Collected data:
"""
**config.mk**
```make
export PLATFORM = sky130hd
export DESIGN_NAME = simt_reconv_stack
export DESIGN_NICKNAME = d
export VERILOG_FILES = /design/src/rtl/simt_reconv_pkg.sv /design/src/rtl/simt_lane_grouper.sv /design/src/rtl/simt_stack_store.sv /design/src/rtl/simt_reconv_stack.sv
export SDC_FILE = /design/constraint.sdc
export NUM_CORES = 1
export LEC_CHECK = 0
export ABC_CLOCK_PERIOD_IN_PS = 10000
export BUFFER_PORTS_ARGS = -buffer_cell sky130_fd_sc_hd__buf_4
export CORE_ASPECT_RATIO = 1.2
export CORE_MARGIN = 10
export CORE_UTILIZATION = 34
export DETAILED_ROUTE_END_ITERATION = 10
export GPL_TIMING_DRIVEN = 0
export SLEW_MARGIN = 20
export SYNTH_ARGS = -nofsm -noshare
export SYNTH_HDL_FRONTEND = slang
export SYNTH_SLANG_ARGS = --single-unit
```
**constraint.sdc**
```tcl
create_clock -name clk -period 10 [get_ports clk]
set_clock_uncertainty 0.1 [all_clocks]
set_input_delay 1.5 -clock clk [delete_from_list [all_inputs] [get_ports clk]]
set_output_delay 1.5 -clock clk [all_outputs]
set_load 0.03 [all_outputs]
```
## src/rtl/cbank_pkg.sv

```systemverilog
package cbank_pkg;

    typedef enum logic [1:0] {
        INJ_IDLE = 2'd0,
        INJ_FIRE = 2'd1,
        INJ_HELD = 2'd2
    } inj_state_t;

    typedef enum logic [2:0] {
        OFF_CTRL    = 3'd0,
        OFF_FLAG_HI = 3'd1,
        OFF_FLAG_LO = 3'd2,
        OFF_MASK_HI = 3'd3,
        OFF_MASK_LO = 3'd4,
        OFF_CNT_PAR = 3'd5,
        OFF_CNT_LOF = 3'd6,
        OFF_CNT_FRM = 3'd7
    } reg_off_t;

    localparam int NUM_CNT     = 3;
    localparam int REG_PER_CH  = 8;
    localparam int NUM_INJ     = 2;

endpackage

```

## src/rtl/cbank_sat_counter.sv

```systemverilog
module cbank_sat_counter #(
    parameter int CNT_W = 7
) (
    input  logic           clk,
    input  logic           rst_n,
    input  logic           evt,
    input  logic           clr,
    output logic [CNT_W:0] value
);
    localparam logic [CNT_W-1:0] CNT_MAX = {CNT_W{1'b1}};

    logic [CNT_W-1:0] cnt_q;
    logic             ovf_q;

    always_ff @(posedge clk or negedge rst_n) begin
        if (!rst_n) begin
            cnt_q <= '0;
            ovf_q <= 1'b0;
        end else if (clr) begin
            // a read restarts the count; a coincident event is kept
            cnt_q <= evt ? CNT_W'(1) : '0;
            ovf_q <= 1'b0;
        end else if (evt) begin
            if (cnt_q == CNT_MAX) begin
                ovf_q <= 1'b1;
            end else begin
                cnt_q <= cnt_q + CNT_W'(1);
            end
        end
    end

    assign value = {ovf_q, cnt_q};

endmodule

```

## src/rtl/cbank_inject_fsm.sv

```systemverilog
module cbank_inject_fsm
    import cbank_pkg::*;
(
    input  logic clk,
    input  logic rst_n,
    input  logic wr_hit,
    input  logic wr_bit,
    output logic pulse,
    output logic armed
);
    inj_state_t state_q, state_d;

    always_ff @(posedge clk or negedge rst_n) begin
        if (!rst_n) begin
            state_q <= INJ_IDLE;
        end else begin
            state_q <= state_d;
        end
    end

    always_comb begin
        state_d = state_q;
        unique case (state_q)
            INJ_IDLE: if (wr_hit && wr_bit) state_d = INJ_FIRE;
            INJ_FIRE: state_d = (wr_hit && !wr_bit) ? INJ_IDLE : INJ_HELD;
            INJ_HELD: if (wr_hit && !wr_bit) state_d = INJ_IDLE;
            default:  state_d = INJ_IDLE;
        endcase
    end

    always_comb begin
        pulse = 1'b0;
        armed = 1'b0;
        unique case (state_q)
            INJ_IDLE: begin pulse = 1'b0; armed = 1'b0; end
            INJ_FIRE: begin pulse = 1'b1; armed = 1'b1; end
            INJ_HELD: begin pulse = 1'b0; armed = 1'b1; end
            default:  begin pulse = 1'b0; armed = 1'b0; end
        endcase
    end

endmodule

```

## src/rtl/cbank_channel.sv

```systemverilog
module cbank_channel
    import cbank_pkg::*;
#(
    parameter int CNT_W  = 7,
    parameter int FLAG_N = 12
) (
    input  logic              clk,
    input  logic              rst_n,
    input  logic              wr_hit,
    input  logic              rd_hit,
    input  logic [2:0]        off,
    input  logic [CNT_W:0]    wdata,
    input  logic              par_evt,
    input  logic              lof_evt,
    input  logic              frm_evt,
    input  logic [FLAG_N-1:0] es_ovf,
    output logic [CNT_W:0]    rd_val,
    output logic              frm_inj,
    output logic              par_inj,
    output logic              alarm
);
    localparam int DATA_W = CNT_W + 1;
    localparam int LO_W   = DATA_W;
    localparam int HI_W   = FLAG_N - LO_W;

    reg_off_t roff;
    assign roff = reg_off_t'(off);

    // event counters: index 0 parity, 1 loss-of-frame, 2 framing
    logic [NUM_CNT-1:0] cnt_evt;
    logic [DATA_W-1:0]  cnt_val [NUM_CNT];
    assign cnt_evt = {frm_evt, lof_evt, par_evt};

    for (genvar k = 0; k < NUM_CNT; k++) begin : g_cnt
        logic clr_k;
        assign clr_k = rd_hit && (off == 3'(int'(OFF_CNT_PAR) + k));
        cbank_sat_counter #(.CNT_W(CNT_W)) u_cnt (
            .clk   (clk),
            .rst_n (rst_n),
            .evt   (cnt_evt[k]),
            .clr   (clr_k),
            .value (cnt_val[k])
        );
    end

    // sticky overflow flags and their enables
    logic [FLAG_N-1:0] flags_q, mask_q, flag_clr;
    assign flag_clr = {{HI_W{rd_hit && roff == OFF_FLAG_HI}},
                       {LO_W{rd_hit && roff == OFF_FLAG_LO}}};

    always_ff @(posedge clk or negedge rst_n) begin
        if (!rst_n) begin
            flags_q <= '0;
        end else begin
            flags_q <= (flags_q & ~flag_clr) | es_ovf;
        end
    end

    always_ff @(posedge clk or negedge rst_n) begin
        if (!rst_n) begin
            mask_q <= '0;
        end else if (wr_hit && roff == OFF_MASK_HI) begin
            mask_q[FLAG_N-1:LO_W] <= wdata[HI_W-1:0];
        end else if (wr_hit && roff == OFF_MASK_LO) begin
            mask_q[LO_W-1:0] <= wdata;
        end
    end

    assign alarm = |(flags_q & mask_q);

    // injection controls: bit 0 framing, bit 1 parity
    logic [NUM_INJ-1:0] inj_pulse, inj_armed;
    for (genvar b = 0; b < NUM_INJ; b++) begin : g_inj
        cbank_inject_fsm u_fsm (
            .clk    (clk),
            .rst_n  (rst_n),
            .wr_hit (wr_hit && roff == OFF_CTRL),
            .wr_bit (wdata[b]),
            .pulse  (inj_pulse[b]),
            .armed  (inj_armed[b])
        );
    end
    assign frm_inj = inj_pulse[0];
    assign par_inj = inj_pulse[1];

    always_comb begin
        rd_val = '0;
        unique case (roff)
            OFF_CTRL:    rd_val = {{(DATA_W-NUM_INJ){1'b0}}, inj_armed};
            OFF_FLAG_HI: rd_val = {{(DATA_W-HI_W){1'b0}}, flags_q[FLAG_N-1:LO_W]};
            OFF_FLAG_LO: rd_val = flags_q[LO_W-1:0];
            OFF_MASK_HI: rd_val = {{(DATA_W-HI_W){1'b0}}, mask_q[FLAG_N-1:LO_W]};
            OFF_MASK_LO: rd_val = mask_q[LO_W-1:0];
            OFF_CNT_PAR: rd_val = cnt_val[0];
            OFF_CNT_LOF: rd_val = cnt_val[1];
            OFF_CNT_FRM: rd_val = cnt_val[2];
            default:     rd_val = '0;
        endcase
    end

endmodule

```

## src/rtl/cbank_status_regs.sv

```systemverilog
module cbank_status_regs
    import cbank_pkg::*;
#(
    parameter int NUM_CH    = 4,
    parameter int CNT_W     = 7,
    parameter int FLAG_N    = 12,
    parameter int ADDR_W    = 8,
    parameter int CH_BASE   = 32,
    parameter int CH_STRIDE = 16
) (
    input  logic                     clk,
    input  logic                     rst_n,
    input  logic [ADDR_W-1:0]        addr,
    input  logic                     rd_en,
    input  logic                     wr_en,
    input  logic [CNT_W:0]           wr_data,
    output logic [CNT_W:0]           rd_data,
    input  logic [NUM_CH-1:0]        par_evt,
    input  logic [NUM_CH-1:0]        lof_evt,
    input  logic [NUM_CH-1:0]        frm_evt,
    input  logic [NUM_CH*FLAG_N-1:0] es_ovf,
    output logic [NUM_CH-1:0]        frm_inj,
    output logic [NUM_CH-1:0]        par_inj,
    output logic                     alarm_any
);
    localparam int DATA_W = CNT_W + 1;
    localparam int OFF_W  = $clog2(CH_STRIDE);
    localparam int SEL_W  = ADDR_W - OFF_W;
    localparam logic [ADDR_W-1:0] BASE_A = ADDR_W'(CH_BASE);
    localparam logic [ADDR_W:0]   END_X  = (ADDR_W+1)'(CH_BASE + NUM_CH*CH_STRIDE);

    logic [ADDR_W-1:0] rel;
    logic              in_win, off_ok;
    logic [NUM_CH-1:0] sel;
    logic [DATA_W-1:0] ch_val [NUM_CH];
    logic [NUM_CH-1:0] ch_alarm;
    logic [DATA_W-1:0] mux_val;

    assign rel    = addr - BASE_A;
    assign in_win = ({1'b0, addr} >= {1'b0, BASE_A}) && ({1'b0, addr} < END_X);
    assign off_ok = rel[OFF_W-1:0] < OFF_W'(REG_PER_CH);

    for (genvar c = 0; c < NUM_CH; c++) begin : g_ch
        assign sel[c] = in_win && off_ok && (rel[ADDR_W-1:OFF_W] == SEL_W'(c));

        cbank_channel #(.CNT_W(CNT_W), .FLAG_N(FLAG_N)) u_ch (
            .clk     (clk),
            .rst_n   (rst_n),
            .wr_hit  (wr_en && sel[c]),
            .rd_hit  (rd_en && sel[c]),
            .off     (rel[2:0]),
            .wdata   (wr_data),
            .par_evt (par_evt[c]),
            .lof_evt (lof_evt[c]),
            .frm_evt (frm_evt[c]),
            .es_ovf  (es_ovf[c*FLAG_N +: FLAG_N]),
            .rd_val  (ch_val[c]),
            .frm_inj (frm_inj[c]),
            .par_inj (par_inj[c]),
            .alarm   (ch_alarm[c])
        );
    end

    always_comb begin
        mux_val = '0;
        for (int c = 0; c < NUM_CH; c++) begin
            if (sel[c]) mux_val = mux_val | ch_val[c];
        end
    end

    always_ff @(posedge clk or negedge rst_n) begin
        if (!rst_n) begin
            rd_data <= '0;
        end else if (rd_en) begin
            rd_data <= mux_val;
        end
    end

    assign alarm_any = |ch_alarm;

endmodule

```
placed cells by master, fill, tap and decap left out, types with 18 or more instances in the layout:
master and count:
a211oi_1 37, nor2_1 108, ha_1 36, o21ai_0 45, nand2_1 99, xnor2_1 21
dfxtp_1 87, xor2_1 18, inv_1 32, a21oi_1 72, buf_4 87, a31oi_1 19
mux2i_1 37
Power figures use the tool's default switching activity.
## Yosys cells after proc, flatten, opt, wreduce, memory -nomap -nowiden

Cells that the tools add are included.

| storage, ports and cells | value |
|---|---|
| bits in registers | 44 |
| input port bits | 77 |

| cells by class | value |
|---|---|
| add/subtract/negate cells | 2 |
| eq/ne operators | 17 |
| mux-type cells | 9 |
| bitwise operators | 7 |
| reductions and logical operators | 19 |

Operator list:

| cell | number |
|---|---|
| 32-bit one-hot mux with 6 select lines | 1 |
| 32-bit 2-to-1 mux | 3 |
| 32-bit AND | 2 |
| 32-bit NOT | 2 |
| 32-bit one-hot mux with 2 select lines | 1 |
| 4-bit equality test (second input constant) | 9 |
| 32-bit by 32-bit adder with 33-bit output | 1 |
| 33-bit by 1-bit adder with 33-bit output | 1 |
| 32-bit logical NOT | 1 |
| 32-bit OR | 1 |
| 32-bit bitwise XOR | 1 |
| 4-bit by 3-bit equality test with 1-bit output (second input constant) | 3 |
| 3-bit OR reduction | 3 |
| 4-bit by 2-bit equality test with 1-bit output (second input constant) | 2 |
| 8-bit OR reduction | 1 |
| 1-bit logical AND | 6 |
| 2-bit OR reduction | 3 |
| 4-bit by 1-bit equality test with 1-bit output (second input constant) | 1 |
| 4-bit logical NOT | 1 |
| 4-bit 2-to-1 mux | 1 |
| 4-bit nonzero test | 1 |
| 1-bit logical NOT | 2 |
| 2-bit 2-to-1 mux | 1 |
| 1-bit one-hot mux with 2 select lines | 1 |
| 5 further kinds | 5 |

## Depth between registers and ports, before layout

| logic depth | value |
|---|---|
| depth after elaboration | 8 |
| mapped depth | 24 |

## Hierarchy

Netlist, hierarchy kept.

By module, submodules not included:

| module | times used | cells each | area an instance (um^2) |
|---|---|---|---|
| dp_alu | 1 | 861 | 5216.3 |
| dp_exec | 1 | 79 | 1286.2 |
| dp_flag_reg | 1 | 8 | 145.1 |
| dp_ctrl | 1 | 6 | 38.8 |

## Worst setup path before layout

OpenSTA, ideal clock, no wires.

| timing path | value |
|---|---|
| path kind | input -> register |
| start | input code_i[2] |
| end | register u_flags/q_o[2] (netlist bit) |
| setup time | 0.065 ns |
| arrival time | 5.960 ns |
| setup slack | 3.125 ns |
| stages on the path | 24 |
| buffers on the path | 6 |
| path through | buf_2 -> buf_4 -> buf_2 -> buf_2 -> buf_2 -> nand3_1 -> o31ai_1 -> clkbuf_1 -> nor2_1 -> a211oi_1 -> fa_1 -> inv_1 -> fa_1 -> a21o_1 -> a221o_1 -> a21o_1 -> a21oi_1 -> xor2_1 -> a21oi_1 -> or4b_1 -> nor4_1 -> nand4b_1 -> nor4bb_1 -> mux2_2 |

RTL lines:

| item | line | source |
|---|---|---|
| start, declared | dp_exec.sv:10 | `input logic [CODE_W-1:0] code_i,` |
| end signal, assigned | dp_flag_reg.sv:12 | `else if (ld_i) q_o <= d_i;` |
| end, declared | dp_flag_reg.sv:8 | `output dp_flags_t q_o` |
==> src/rtl/irgate_pkg.sv <==
package irgate_pkg;

  localparam int REG_W  = 16;
  localparam int ADDR_W = 2;

  // register word offsets
  localparam logic [ADDR_W-1:0] OFS_LINK   = 2'd0;
  localparam logic [ADDR_W-1:0] OFS_GATE   = 2'd1;
  localparam logic [ADDR_W-1:0] OFS_NXPHY  = 2'd2;
  localparam logic [ADDR_W-1:0] OFS_CURPHY = 2'd3;

  // link configuration bit positions
  localparam int LB_LOOP    = 14;
  localparam int LB_ENTX    = 12;
  localparam int LB_ENRX    = 11;
  localparam int LB_MSTR    = 10;
  localparam int LB_RXANY   = 9;
  localparam int LB_CRC16   = 7;
  localparam int LB_FIR     = 6;
  localparam int LB_MIR     = 5;
  localparam int LB_SIR     = 4;
  localparam int LB_SIRFILT = 3;
  localparam int LB_SIRTEST = 2;
  localparam int LB_TXINV   = 1;
  localparam int LB_RXINV   = 0;

  // gate/status bit positions
  localparam int SB_GATE  = 15;
  localparam int SB_ERR   = 14;
  localparam int SB_FIRON = 13;
  localparam int SB_MIRON = 12;
  localparam int SB_SIRON = 11;
  localparam int SB_TXST  = 10;
  localparam int SB_RXST  = 9;
  localparam int SB_CRCON = 8;

  typedef struct packed {
    logic loop;
    logic entx;
    logic enrx;
    logic mstr;
    logic rxany;
    logic crc16;
    logic fir;
    logic mir;
    logic sir;
    logic sirfilt;
    logic sirtest;
    logic txinv;
    logic rxinv;
  } link_cfg_t;

  function automatic link_cfg_t unpack_link(input logic [REG_W-1:0] w);
    link_cfg_t c;
    c.loop    = w[LB_LOOP];
    c.entx    = w[LB_ENTX];
    c.enrx    = w[LB_ENRX];
    c.mstr    = w[LB_MSTR];
    c.rxany   = w[LB_RXANY];
    c.crc16   = w[LB_CRC16];
    c.fir     = w[LB_FIR];
    c.mir     = w[LB_MIR];
    c.sir     = w[LB_SIR];
    c.sirfilt = w[LB_SIRFILT];
    c.sirtest = w[LB_SIRTEST];
    c.txinv   = w[LB_TXINV];
    c.rxinv   = w[LB_RXINV];
    return c;
  endfunction

  function automatic logic [REG_W-1:0] pack_link(input link_cfg_t c);
    logic [REG_W-1:0] w;
    w = '0;
    w[LB_LOOP]    = c.loop;
    w[LB_ENTX]    = c.entx;
    w[LB_ENRX]    = c.enrx;
    w[LB_MSTR]    = c.mstr;
    w[LB_RXANY]   = c.rxany;
    w[LB_CRC16]   = c.crc16;
    w[LB_FIR]     = c.fir;
    w[LB_MIR]     = c.mir;
    w[LB_SIR]     = c.sir;
    w[LB_SIRFILT] = c.sirfilt;
    w[LB_SIRTEST] = c.sirtest;
    w[LB_TXINV]   = c.txinv;
    w[LB_RXINV]   = c.rxinv;
    return w;
  endfunction

endpackage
"""
= Problem =
Look above for the line holding "32-bit one-hot mux with 2" and the line holding "2-bit OR reduction | 3 |". Retype both, and every line between them, word for word and nothing else.

= Written solution =
| 32-bit one-hot mux with 2 select lines | 1 |
| 4-bit equality test (second input constant) | 9 |
| 32-bit by 32-bit adder with 33-bit output | 1 |
| 33-bit by 1-bit adder with 33-bit output | 1 |
| 32-bit logical NOT | 1 |
| 32-bit OR | 1 |
| 32-bit bitwise XOR | 1 |
| 4-bit by 3-bit equality test with 1-bit output (second input constant) | 3 |
| 3-bit OR reduction | 3 |
| 4-bit by 2-bit equality test with 1-bit output (second input constant) | 2 |
| 8-bit OR reduction | 1 |
| 1-bit logical AND | 6 |
| 2-bit OR reduction | 3 |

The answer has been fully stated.